Wall Street lost billions, and I hope they learned their lesson and next time will not crash the market when unverified news comes out.
Being a citizen of a western nation, I'm inclined to agree with the general sentiment here, but how can you definitively say this? You, or I, don't know with any certainty what interference the US government has played with domestic LLMs, or what lies they have fabricated and cultivated, that are now part of those LLMs' collective knowledge. We can see the perceived censorship with deepseek more clearly, but that isn't evidence that we're in any safer territory.
There are loads of examples on the internet of LLMs pushing (foreign) government narratives e.g. on Israel-Palestine.
Just because you might agree with the propaganda doesn't make it any less problematic.
These arguments always remind me of the arguments against Huawei because they _might_ be spying on western countries. On the other hand we had the US government working hand in hand with US corporations in proven spying operations against western allies for political and economic gain. So why should we choose an American supplier over a Chinese one?
> I think DeepSeek’s strategy to announce a misleading low cost (just the final training run that optimizes a base model that in turn is possibly based on OpenAI) is also purposeful. After all, High Flyer, the parent company of DeepSeek, is a hedge fund - and I bet they took out big short positions on Nvidia before their recent announcements. The Chinese government, of course, benefits from a misleading number being announced broadly, causing doubt among investors who would otherwise continue to prop up American technology startups. Not to mention the big fall in American markets as a result.
Why should I care about the stock value of US corporations?
> I do think there’s also a big difference between scraping the Internet for training data, which might just be fair use, and training off other LLMs or obtaining their assets in some other way.

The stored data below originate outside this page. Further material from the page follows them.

==> config.mk <==
export PLATFORM = sky130hd
export DESIGN_NAME = demux_1_n_reg
export DESIGN_NICKNAME = d
export VERILOG_FILES = /design/src/rtl/demux_1_n_reg.sv
export SDC_FILE = /design/constraint.sdc
export NUM_CORES = 1
export LEC_CHECK = 0
export CORE_MARGIN = 2
export CORE_UTILIZATION = 45
export DETAILED_ROUTE_END_ITERATION = 12
export PLACE_DENSITY = 0.75
export SYNTH_ARGS = -nofsm -noshare
export SYNTH_HDL_FRONTEND = slang
export SYNTH_SLANG_ARGS = --single-unit
==> constraint.sdc <==
create_clock -name clk -period 2.4 [get_ports clk]
set_input_delay 0.24 -clock clk [delete_from_list [all_inputs] [get_ports clk]]
set_output_delay 0.24 -clock clk [all_outputs]
set_load 0.05 [all_outputs]
==> src/rtl/demux_1_n_reg.sv <==
// Registered 1-to-N demultiplexer with per-channel valid/ready handshake,
// optional all-or-nothing broadcast and a 16-bit count of accepted words.
module demux_1_n_reg #(
  parameter int WIDTH = 8,
  parameter int SEL_W = 2
) (
  input  logic                            clk,
  input  logic                            rst_n,
  input  logic [WIDTH-1:0]                din,
  input  logic [SEL_W-1:0]                sel,
  input  logic                            bcast,
  input  logic                            in_valid,
  output logic                            in_ready,
  output logic [(2**SEL_W)-1:0]           out_valid,
  input  logic [(2**SEL_W)-1:0]           out_ready,
  output logic [(2**SEL_W)*WIDTH-1:0]     dout,
  output logic [15:0]                     acc_cnt
);

  localparam int N = 2**SEL_W;

  logic [N-1:0]            free;
  logic [N-1:0]            target;
  logic [N-1:0]            load;
  logic [N-1:0]            valid_q;
  logic [N-1:0][WIDTH-1:0] data_q;
  logic                    accept;

  // A channel can take a word if it is empty or being drained this cycle.
  assign free = ~valid_q | out_ready;

  always_comb begin
    target = '0;
    if (bcast) begin
      target = '1;
    end else begin
      target[sel] = 1'b1;
    end
  end

  always_comb begin
    in_ready = free[sel];
    if (bcast) begin
      in_ready = &free;
    end
  end

  assign accept = in_valid & in_ready;
  assign load   = accept ? target : '0;

  always_ff @(posedge clk or negedge rst_n) begin
    if (!rst_n) begin
      data_q <= '0;
    end else begin
      for (int k = 0; k < N; k++) begin
        if (load[k]) begin
          data_q[k] <= din;
        end
      end
    end
  end

  // A load wins over a drain so a channel can sustain one word per cycle.
  always_ff @(posedge clk or negedge rst_n) begin
    if (!rst_n) begin
      valid_q <= '0;
    end else begin
      for (int k = 0; k < N; k++) begin
        if (load[k]) begin
          valid_q[k] <= 1'b1;
        end else if (out_ready[k]) begin
          valid_q[k] <= 1'b0;
        end
      end
    end
  end

  always_ff @(posedge clk or negedge rst_n) begin
    if (!rst_n) begin
      acc_cnt <= 16'd0;
    end else if (accept) begin
      acc_cnt <= acc_cnt + 16'd1;
    end
  end

  assign out_valid = valid_q;
  assign dout      = data_q;

endmodule

Word level (Yosys, flattened, before mapping)

Cells that the tools add are included.

Mux-type cells: 15
Bitwise operators: 3
Reductions and logical operators: 6
Magnitude comparators: 2
Add/subtract/negate cells: 1

Operators with widths:

| cell                                                        | count |
|---|---|
| adder 16 x 1 -> 16 bit (second input constant)              | 1 |
| 2-to-1 mux 1 bit                                            | 11 |
| 2-to-1 mux 4 bit                                            | 2 |
| nonzero test 2 bit                                          | 4 |
| inverter 4 bit                                              | 1 |
| OR 4 bit                                                    | 1 |
| AND reduction 4 bit                                         | 1 |
| less-than comparator 2 x 3 -> 1 bit (second input constant) | 1 |
| binary-select mux 1 bit (select 2 bit)                      | 1 |
| demux 1 bit (select 2 bit)                                  | 1 |
| >= comparator 2 x 1 -> 1 bit (second input constant)        | 1 |
| AND 1 bit                                                   | 1 |
| logical AND 1 bit                                           | 1 |

Input bits: 18
Word-level logic and storage cells: 36
Register bits: 52
Output and inout bits: 53

Logic depth before layout (Yosys ltp)

Word-level depth: 8
Mapped depth: 6
Mapped depth without buffers: 4

Worst setup path after synthesis

OpenSTA, ideal clock, no wires.

Path kind: flip-flop to output port
From: reg valid_q[3] (netlist: out_valid[3])
To: out in_ready
Arrival: 2.467 ns
Cell stages (with the launch flop): 6
Buffers on the path: 2
Setup slack: -0.307 ns
Data required time: 2.160 ns
Cells stage by stage: dfrtp_1 nand2b_1 o221ai_2 buf_2 buf_2 nor3_1

Word-level cells in the longest chain between the ends: 5
Elaborated cells on any way between the ends: 6
Classes of those cells: mux: 3; bitwise: 2; reduce/logical: 1

Ends and longest elaborated chain:

| what                                   | RTL line | source |
|---|---|---|
| start: declaration                     | 25       | `logic [N-1:0] valid_q;` |
| start signal: assignment               | 66       | `valid_q <= '0;` |
| start signal: indexed assignment       | 70       | `valid_q[k] <= 1'b1;` |
| start signal: indexed assignment       | 72       | `valid_q[k] <= 1'b0;` |
| inverter 4 bit *                       | 30       | `assign free = ~valid_q \| out_ready;` |
| OR 4 bit *                             | 30       |  |
| binary-select mux 1 bit (select 2 bit) | 42       | `in_ready = free[sel];` |
| 2-to-1 mux 1 bit (not written as such) | 42       |  |
| 2-to-1 mux 1 bit *                     | 43       | `if (bcast) begin` |
| end: declaration                       | 13       | `output logic in_ready,` |

Every way passes the cells marked *; elsewhere a longest branch is shown, timed or not. The select of a mux whose other input is x is not followed.

Worst setup path in the final report

From: in sel[1]
To: out in_ready

Word-level cells in the longest chain between the ends: 3

Ends and longest elaborated chain:

| what                                   | RTL line | source |
|---|---|---|
| start: declaration                     | 10       | `input logic [SEL_W-1:0] sel,` |
| binary-select mux 1 bit (select 2 bit) | 42       |  |
| 2-to-1 mux 1 bit (not written as such) | 42       |  |
| 2-to-1 mux 1 bit                       | 43       |  |

No other way between the ends. The select of a mux whose other input is x is not followed.

==> run_results.csv <==
group,metric,value,unit
clock_network,cts_hold_buf,0,
cells_and_area,seq_area,1300,um2
place,io_buffers,70,
setup_path,critPathKind,"in -> out",
status,status,"completed",
floorplanning,initial_core_util,46.8,%
power_and_ir_drop,p_seq_share,31.9,%
synth,netlist.area_leader.share,54.5,%
clock_network,ctsResizeCount,0,
route,wl_per_cell,15.7,um
sta,tightest_slew,0.636,ns
cells_and_area,antenna_cells,0,
sta,hold_viol,0,
setup_path,cp.required,2.16,ns
synth,synth_cells,168,
sta,finalCritPeriodShare,85.9,%
place,hpwlAfterDp,3690,um
synth,yosysSeqAreaShare,54.5,%
cells_and_area,drive_gt1_share,27.8,%
synth,yosys_warnings,0,
sta,relSlewSlack,57.6,%
cells_and_area,fillers,399,
power_and_ir_drop,power_frac_comb,54.0,%
clock_network,clk_pin_slew_worst_paths,0.09,ns
setup_path,critPathSlowestCell,"o221ai_2",
cells_and_area,final_cell_mix,"clkdlybuf4s50_1 (68), dfrtp_1 (52), mux2_2 (32)",
global_routing,grt_usage,18.5,%
floorplanning,die_h,76.9,um
setup_path,slowest_delay,0.51,ns
power_and_ir_drop,p_leak,1.37,nW
global_routing,grt_pass1_wl,8690,um
cells_and_area,mostFrequentLayoutCell,"clkdlybuf4s50_1",
cells_and_area,fin_cells,322,
cells_and_area,multiInputGateArea,1040,um2
power_and_ir_drop,p_sw,2.14,mW
sta,skew,0.00776,ns
clock_network,cts_tree,"yes",
synth,synth_cell_types,31,
floorplanning,die_x,76.9,um
floorplanning,rows,26,
cells_and_area,syn_to_final_growth,40.5,%
setup_path,path_cells,"clkdlybuf4s50_1 > o21ba_2 > o221ai_2 > nor3_2 > buf_4",
setup_path,cp-start-kind,"primary input",
synth,synth_enable_flop_cells,0,
cells_and_area,final_area,3360,um2
place,routabilityCongestion,0.842,
synth,synth_area_per_cell,14.2,um2
floorplanning,die-area,5910,um2
sta,slew_violations,0,
clock_network,clock_latency,0.30,ns
min_path,min_path_type,"in -> async",
global_routing,grt_remaining_overflow,0,
power_and_ir_drop,ir_drop,0.000802,V
power_and_ir_drop,clockPowerShare,14.1,%
route,wirelength,5060,um
sta,setup_viol,0,
sta,max_freq,485,MHz
power_and_ir_drop,p_int,2.43,mW
power_and_ir_drop,power.density,1360,nW/um2
sta,holdWs,0.0305,ns
clock_network,cts-root-buf,"clkbuf_8",
place,dp_cells,314,
place,post_dp_cell_area,3230,um2
sta,fin_crit,2.06,ns
synth,ys_async_sr_fraction,100,%
floorplanning,core,5110,um2
synth,synthesis.nets,187,
floorplanning,io_pins,71,
route,drc_errors,0,
clock_network,ctsHtreeMaxLevel,2,
route,drt_iter0_markers,88,
cells_and_area,layout.nets,270,
synth,yosysTopAreaCell,"dfrtp_1",
route,detail-route-antenna-nets,0,
synth,synth_area_leaders,"dfrtp_1 (54%), mux2_2 (15%), xor2_1 (5.5%)",
sta,fin_tns_setup,0,ns
clock_network,post_cts_buffers,0,
clock_network,cts_buffer_depth,2,
global_routing,grt_pass1_vias,1767,
global_routing,grt_max_degree,53,
power_and_ir_drop,sw_frac_of_total,46.8,%
global_routing,antenna_found_initial,0,
sta,rsz0062_at_grt,"false",
route,firstDrtPassIters,2,
clock_network,cts_buffers,5,
synth,ys_seq_elements,52,
route,vias_per_cell,5.16,
route,vias,1660,
clock_network,cts.sinks,52,
setup_path,cp_max_fo,6,
setup_path,critical_path_arrival,1.82,ns
synth,syn-cell-area,2390,um2
synth,ys.flop_type,"dfrtp_1",
flow_run,drv_cap,0,
setup_path,end_kind,"primary output",
## worst max-delay path, delay by kind of cell
kind | cells | cell delay [ns]
buf+inv | 2 | 0.69
compound gates | 2 | 0.77
simple gates | 1 | 0.12
## metal layers
layer	up-vias	GRT usage, %	routed length, um
met5	-	0	0
met2	48	29.5	2470
met3	4	7.29	383
li1	784	-	-
met1	824	23.9	2170
met4	0	3.82	36
## synthesized netlist by cell type (4+ instances only)
| cell | count |
|---|---|
| dfrtp_1 | 52 |
| mux2_2 | 32 |
| nand2b_1 | 4 |
| xor2_1 | 15 |
| nand3_1 | 6 |
| nand2_1 | 5 |
| a2111oi_0 | 5 |
| nand4_1 | 4 |
| a211oi_1 | 4 |
| a21o_1 | 4 |
| inv_1 | 5 |
| a2111oi_2 | 5 |
## cell families (layout without fill, tap and decap cells)
group	Yosys count	after routing	synth area share, %
adder cells (fa/ha/maj)	1	1	0.523
AND/OR/NAND/NOR	27	27	7.43
flip-flops	52	52	54.5
XOR/XNOR	15	15	5.50
buffers and inverters	12	96	2.36
multiplexers	33	33	15.5
AO/OA/AOI/OAI	28	28	14.2
## power groups by stage
stage	Clock, mW	Combinational, mW	Sequential, mW
detailed placement	0	2.47	1.47
global placement	0	2.46	1.46
finish	0.644	2.46	1.46
CTS	0.662	2.48	1.46
global route	0.701	2.57	1.51
floorplan	0	0.538	2.53
## worst paths after layout
check	slack (ns)	end	cells past startpoint	startpoint
setup / recovery	0.34	in_ready	5	sel[1]
setup reg to reg	0.51	acc_cnt[1]	5	out_valid[3]
min in group clk	0.47	acc_cnt[15]	1	acc_cnt[15]
hold / removal	0.03	out_valid[0]	2	rst_n
hold reg to reg	0.47	acc_cnt[15]	1	acc_cnt[15]
max in group asynchronous	1.93	dout[24]	2	rst_n
## area by class of cell
class                   instances  share of cell area, %
well taps                      70                   2.61
inverters                       6                  0.671
repair buffers                 82                   23.3
multi-input cells             104                   30.9
clock inverters                 1                  0.894
flip-flops and latches         52                   38.7
clock buffers                   7                   2.87
## flip-flops by register name (all words and copies together), names as in the netlist
name	flops
out_valid	4
dout	32
acc_cnt	16
## per-stage QoR
stage                     setup WS (ns)  util (%)  total power, mW
after global routing              0.250      65.8             4.78
after floorplan                   0.112         -             3.07
after CTS                         0.339      65.8             4.60
after detailed placement         0.0903      63.3             3.95
final                             0.339      65.8             4.56
after global placement            0.133      63.3             3.92
No activity file was read; power rests on OpenSTA's default activity.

So if training of copyrighted work scrapped of the Internet is fair use, how would the training of the LLMs not be fair use as well? You can't have it both ways.
Is corporate misinformation so much better? Recall about Tienanmen Square might be more honest but if LLMs had been available over the past 50 years, I would expect many popular models would have cheerfully told us company towns are a great place to live, cigarettes are healthy, industrial pollution has no impact on your health, and anthropogenic climate change isn't real.
Especially after the recent behaviour of Meta, Twitter, and Amazon in open support of Trump and Republican interests, I'll be shocked if we don't start seeing that reflected in their LLMs over the next few years.
I had literally come to this post to say the same. You beat me to it.
USA is going crazy over deepseek and to me , it just shows that the world is a black swan , an AI bubble.
I am not saying AI has no use. I regularly use it to create something , but its just not recommended. I am going to stop using AI , to grow my mind.
And its definitely way overpriced. People are investing so much money without seeing the returns? , and I think people are also using AI because of a sense of FOMO , I don't know , to me its funny .
I really really want to create a index fund with strictly no AI companies. Since this doesn't feel diversified enough. Like sure nvidia gave a quarter of return the last year , but I mean , at this point , it almost feels the same as that of bitcoin. The reason I don't / won't invest in bitcoin is I don't want "that" risk.
This has been a boggling year.
I have realized that the world is crazy. Truly. Trump winning from going to the point of getting shot to deepseek causing nvidia / american stock market to go down , heck even bitcoin! , its so crazy , trump launching his meme coin. If the world is crazy. Just be the sane person around. You will stick around , that's my philosophy. I won't jump on AI wandwagon . But its still absolutely wild & horror seeing how a "sideproject" (deepseek) absolutely put american stock market in shambles.
I want more diversifaction. I am not satisfied with the current system. This feels like a bubble and I want no part in it.